## Work item
Search the entries below for "start", and copy each line where it appears.

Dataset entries
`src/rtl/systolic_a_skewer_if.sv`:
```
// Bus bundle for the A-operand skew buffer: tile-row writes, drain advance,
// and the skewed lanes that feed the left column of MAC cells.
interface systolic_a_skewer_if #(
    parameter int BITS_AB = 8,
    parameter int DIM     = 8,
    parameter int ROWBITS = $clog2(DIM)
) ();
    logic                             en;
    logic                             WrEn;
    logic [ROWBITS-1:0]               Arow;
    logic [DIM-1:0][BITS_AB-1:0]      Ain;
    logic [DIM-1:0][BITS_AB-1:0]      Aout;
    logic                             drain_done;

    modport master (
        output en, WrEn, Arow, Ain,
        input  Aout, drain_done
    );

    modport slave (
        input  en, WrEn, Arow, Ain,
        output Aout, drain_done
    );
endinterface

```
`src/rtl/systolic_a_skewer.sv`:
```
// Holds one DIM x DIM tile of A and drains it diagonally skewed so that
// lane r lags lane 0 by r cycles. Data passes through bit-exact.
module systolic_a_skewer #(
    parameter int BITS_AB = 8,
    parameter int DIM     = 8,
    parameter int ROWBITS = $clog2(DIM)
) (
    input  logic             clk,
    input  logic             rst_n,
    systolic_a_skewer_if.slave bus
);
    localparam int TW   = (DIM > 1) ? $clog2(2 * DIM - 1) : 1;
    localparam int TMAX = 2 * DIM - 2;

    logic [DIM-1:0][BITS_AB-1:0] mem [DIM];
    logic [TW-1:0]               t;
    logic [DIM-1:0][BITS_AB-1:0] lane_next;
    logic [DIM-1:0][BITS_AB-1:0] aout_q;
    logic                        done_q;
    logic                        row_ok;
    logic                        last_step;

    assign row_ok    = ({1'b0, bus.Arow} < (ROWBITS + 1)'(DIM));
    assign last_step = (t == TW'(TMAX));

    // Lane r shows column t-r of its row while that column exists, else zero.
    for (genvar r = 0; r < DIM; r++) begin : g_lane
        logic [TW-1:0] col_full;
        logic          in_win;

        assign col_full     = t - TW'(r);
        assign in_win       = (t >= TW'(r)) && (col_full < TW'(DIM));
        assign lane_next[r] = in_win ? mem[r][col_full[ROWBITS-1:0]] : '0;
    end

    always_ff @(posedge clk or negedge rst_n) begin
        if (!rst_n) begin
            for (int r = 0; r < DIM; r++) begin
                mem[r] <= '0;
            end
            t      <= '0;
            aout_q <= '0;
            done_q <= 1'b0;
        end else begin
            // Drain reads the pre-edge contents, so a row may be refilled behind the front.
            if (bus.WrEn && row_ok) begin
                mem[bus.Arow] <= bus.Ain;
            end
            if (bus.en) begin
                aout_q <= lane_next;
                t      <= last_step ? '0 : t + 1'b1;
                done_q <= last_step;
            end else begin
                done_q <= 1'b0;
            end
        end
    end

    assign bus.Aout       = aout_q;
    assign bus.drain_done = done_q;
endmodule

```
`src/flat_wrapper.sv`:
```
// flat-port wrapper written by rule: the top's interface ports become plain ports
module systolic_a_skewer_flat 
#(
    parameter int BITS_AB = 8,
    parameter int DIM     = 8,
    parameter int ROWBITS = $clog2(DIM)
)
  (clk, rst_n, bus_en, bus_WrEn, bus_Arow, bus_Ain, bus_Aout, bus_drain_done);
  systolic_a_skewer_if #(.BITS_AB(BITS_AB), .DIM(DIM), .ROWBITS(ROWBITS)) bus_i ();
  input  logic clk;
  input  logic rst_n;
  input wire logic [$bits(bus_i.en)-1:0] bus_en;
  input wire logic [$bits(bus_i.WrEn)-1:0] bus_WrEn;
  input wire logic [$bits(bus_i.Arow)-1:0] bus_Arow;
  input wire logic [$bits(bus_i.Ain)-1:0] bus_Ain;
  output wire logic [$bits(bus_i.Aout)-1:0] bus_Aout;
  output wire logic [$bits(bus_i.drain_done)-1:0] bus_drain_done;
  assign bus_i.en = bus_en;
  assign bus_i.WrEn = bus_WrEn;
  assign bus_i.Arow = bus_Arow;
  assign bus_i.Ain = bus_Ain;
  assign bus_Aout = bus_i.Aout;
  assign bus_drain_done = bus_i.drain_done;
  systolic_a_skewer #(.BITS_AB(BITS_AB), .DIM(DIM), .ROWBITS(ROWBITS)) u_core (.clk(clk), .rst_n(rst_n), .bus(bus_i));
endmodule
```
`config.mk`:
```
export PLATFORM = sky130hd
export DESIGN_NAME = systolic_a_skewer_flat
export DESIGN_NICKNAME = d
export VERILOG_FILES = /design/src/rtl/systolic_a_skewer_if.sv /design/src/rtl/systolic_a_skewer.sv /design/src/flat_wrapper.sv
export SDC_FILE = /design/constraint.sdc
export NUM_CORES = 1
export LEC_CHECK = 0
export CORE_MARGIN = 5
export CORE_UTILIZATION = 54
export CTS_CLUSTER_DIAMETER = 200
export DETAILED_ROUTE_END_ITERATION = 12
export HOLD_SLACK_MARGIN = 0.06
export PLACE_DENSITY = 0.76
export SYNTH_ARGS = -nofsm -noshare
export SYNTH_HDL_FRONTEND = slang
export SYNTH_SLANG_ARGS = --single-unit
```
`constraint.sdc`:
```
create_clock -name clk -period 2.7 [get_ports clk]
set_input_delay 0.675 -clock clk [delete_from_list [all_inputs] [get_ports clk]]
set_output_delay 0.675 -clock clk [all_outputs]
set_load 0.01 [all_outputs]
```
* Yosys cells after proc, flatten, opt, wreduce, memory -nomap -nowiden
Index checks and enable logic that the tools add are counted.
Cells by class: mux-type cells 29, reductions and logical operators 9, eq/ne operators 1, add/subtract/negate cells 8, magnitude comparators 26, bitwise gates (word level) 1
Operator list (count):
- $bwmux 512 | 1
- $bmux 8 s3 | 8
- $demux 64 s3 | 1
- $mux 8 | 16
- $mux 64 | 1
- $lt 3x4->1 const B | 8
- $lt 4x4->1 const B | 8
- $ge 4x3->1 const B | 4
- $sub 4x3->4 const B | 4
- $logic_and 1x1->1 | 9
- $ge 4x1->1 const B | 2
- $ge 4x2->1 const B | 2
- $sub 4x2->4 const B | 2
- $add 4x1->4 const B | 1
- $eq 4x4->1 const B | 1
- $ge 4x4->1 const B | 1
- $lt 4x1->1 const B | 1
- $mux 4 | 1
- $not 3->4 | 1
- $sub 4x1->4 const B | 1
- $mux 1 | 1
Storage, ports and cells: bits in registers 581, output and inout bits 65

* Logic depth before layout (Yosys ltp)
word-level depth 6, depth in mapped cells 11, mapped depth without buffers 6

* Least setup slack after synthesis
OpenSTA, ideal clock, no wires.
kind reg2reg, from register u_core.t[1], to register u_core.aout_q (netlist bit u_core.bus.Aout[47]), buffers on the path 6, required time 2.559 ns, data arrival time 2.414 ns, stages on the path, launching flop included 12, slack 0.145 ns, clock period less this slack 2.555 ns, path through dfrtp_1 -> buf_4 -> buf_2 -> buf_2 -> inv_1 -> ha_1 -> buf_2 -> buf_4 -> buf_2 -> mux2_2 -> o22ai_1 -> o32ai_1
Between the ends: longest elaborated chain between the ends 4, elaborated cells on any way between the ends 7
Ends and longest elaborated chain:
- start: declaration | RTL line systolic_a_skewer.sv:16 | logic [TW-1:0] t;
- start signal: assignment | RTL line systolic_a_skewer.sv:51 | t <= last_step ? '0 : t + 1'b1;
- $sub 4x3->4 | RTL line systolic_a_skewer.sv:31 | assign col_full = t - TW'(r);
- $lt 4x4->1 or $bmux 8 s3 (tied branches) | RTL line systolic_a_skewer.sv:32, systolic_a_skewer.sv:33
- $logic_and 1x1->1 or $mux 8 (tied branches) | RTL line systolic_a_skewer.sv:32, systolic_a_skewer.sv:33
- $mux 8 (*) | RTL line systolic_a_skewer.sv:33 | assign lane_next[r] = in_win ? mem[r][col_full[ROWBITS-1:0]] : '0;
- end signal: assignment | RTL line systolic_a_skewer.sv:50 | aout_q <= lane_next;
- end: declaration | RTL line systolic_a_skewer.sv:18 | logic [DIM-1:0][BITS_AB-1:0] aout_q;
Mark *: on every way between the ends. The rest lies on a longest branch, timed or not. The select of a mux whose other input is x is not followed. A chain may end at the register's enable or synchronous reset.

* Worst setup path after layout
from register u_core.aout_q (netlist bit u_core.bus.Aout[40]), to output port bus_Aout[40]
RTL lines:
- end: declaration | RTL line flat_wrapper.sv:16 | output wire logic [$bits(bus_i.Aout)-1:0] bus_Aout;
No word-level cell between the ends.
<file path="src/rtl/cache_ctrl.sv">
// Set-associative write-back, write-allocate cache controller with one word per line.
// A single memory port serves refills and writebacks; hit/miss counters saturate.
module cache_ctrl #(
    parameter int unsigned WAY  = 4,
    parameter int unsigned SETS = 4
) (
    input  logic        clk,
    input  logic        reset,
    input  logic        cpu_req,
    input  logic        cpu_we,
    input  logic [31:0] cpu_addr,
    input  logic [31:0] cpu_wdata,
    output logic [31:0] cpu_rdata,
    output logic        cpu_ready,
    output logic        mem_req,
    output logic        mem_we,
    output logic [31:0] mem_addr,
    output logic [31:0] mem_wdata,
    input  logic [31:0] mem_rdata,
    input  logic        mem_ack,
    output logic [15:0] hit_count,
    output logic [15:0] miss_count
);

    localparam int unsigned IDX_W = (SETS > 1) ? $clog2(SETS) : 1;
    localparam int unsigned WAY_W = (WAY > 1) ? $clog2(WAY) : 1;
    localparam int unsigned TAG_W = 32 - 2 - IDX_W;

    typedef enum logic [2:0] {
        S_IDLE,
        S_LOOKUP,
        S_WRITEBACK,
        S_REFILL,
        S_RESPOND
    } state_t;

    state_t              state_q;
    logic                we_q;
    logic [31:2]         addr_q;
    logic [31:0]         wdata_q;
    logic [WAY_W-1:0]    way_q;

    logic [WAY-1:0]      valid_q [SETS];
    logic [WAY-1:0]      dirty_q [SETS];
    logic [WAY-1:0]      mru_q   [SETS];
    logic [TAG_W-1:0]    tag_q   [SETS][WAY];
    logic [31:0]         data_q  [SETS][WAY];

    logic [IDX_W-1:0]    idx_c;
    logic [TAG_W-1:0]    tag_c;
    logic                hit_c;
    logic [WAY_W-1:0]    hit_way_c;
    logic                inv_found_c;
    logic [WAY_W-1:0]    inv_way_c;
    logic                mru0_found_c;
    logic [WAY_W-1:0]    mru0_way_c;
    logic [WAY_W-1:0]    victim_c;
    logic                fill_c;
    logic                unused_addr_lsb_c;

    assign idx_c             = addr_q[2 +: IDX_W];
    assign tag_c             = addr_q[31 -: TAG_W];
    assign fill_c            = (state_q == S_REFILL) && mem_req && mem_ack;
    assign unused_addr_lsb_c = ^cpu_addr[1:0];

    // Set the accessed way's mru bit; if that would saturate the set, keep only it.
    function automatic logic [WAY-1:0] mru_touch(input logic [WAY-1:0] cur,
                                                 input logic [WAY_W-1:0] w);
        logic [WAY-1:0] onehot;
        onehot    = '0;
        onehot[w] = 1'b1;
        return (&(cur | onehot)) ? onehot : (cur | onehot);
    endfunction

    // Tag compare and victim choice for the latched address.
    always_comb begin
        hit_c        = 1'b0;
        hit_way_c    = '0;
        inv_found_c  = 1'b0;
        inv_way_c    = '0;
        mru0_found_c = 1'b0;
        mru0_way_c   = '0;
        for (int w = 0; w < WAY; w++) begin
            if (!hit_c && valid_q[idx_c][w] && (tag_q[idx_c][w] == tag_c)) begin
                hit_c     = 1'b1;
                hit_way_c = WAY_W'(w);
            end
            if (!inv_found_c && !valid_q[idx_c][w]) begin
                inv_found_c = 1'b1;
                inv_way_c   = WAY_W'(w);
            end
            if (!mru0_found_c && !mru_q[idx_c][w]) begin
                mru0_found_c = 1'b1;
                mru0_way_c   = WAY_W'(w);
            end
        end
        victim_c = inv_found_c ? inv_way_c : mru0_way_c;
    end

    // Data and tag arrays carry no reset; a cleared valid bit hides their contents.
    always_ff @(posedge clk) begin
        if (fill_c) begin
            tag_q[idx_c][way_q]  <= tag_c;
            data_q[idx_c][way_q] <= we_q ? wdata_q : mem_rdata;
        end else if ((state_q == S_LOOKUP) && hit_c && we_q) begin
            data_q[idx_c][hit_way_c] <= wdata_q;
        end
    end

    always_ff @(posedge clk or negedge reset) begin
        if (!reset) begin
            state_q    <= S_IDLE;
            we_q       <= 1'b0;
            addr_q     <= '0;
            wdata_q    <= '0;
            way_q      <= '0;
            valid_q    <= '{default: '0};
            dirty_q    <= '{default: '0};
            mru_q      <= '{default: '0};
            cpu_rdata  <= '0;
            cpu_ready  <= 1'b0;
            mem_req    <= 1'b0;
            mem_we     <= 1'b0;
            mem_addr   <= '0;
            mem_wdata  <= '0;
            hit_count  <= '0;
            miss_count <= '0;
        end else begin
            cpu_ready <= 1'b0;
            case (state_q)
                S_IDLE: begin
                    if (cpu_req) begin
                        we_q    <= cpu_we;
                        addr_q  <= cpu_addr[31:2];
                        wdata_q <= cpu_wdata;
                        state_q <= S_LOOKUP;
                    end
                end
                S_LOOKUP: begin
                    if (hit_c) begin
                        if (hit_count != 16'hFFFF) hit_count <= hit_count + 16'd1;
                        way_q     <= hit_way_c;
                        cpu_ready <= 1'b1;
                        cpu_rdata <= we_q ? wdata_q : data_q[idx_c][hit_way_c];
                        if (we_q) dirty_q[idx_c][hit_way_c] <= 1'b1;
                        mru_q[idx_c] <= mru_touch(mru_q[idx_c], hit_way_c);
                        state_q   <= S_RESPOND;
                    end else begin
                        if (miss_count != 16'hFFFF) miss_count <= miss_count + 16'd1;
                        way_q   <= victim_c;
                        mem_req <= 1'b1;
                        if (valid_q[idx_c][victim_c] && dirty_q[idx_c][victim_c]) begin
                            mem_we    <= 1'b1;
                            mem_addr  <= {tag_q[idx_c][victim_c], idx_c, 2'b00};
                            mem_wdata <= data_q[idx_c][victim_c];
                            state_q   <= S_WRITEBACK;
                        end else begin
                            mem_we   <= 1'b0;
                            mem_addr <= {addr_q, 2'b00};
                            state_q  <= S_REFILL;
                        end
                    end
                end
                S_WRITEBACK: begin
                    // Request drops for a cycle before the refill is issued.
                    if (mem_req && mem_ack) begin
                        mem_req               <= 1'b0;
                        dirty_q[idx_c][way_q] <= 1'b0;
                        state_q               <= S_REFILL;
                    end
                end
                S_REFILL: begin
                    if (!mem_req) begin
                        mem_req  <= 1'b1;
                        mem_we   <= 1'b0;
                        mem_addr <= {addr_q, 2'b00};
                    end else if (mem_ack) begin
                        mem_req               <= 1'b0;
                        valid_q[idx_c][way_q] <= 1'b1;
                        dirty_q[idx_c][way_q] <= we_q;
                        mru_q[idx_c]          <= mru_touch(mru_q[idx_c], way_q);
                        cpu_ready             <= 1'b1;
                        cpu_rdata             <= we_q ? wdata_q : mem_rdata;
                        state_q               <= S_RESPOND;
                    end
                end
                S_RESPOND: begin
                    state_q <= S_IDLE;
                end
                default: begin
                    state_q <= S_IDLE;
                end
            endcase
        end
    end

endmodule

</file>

## Task result
- start: declaration | RTL line systolic_a_skewer.sv:16 | logic [TW-1:0] t;
- start signal: assignment | RTL line systolic_a_skewer.sv:51 | t <= last_step ? '0 : t + 1'b1;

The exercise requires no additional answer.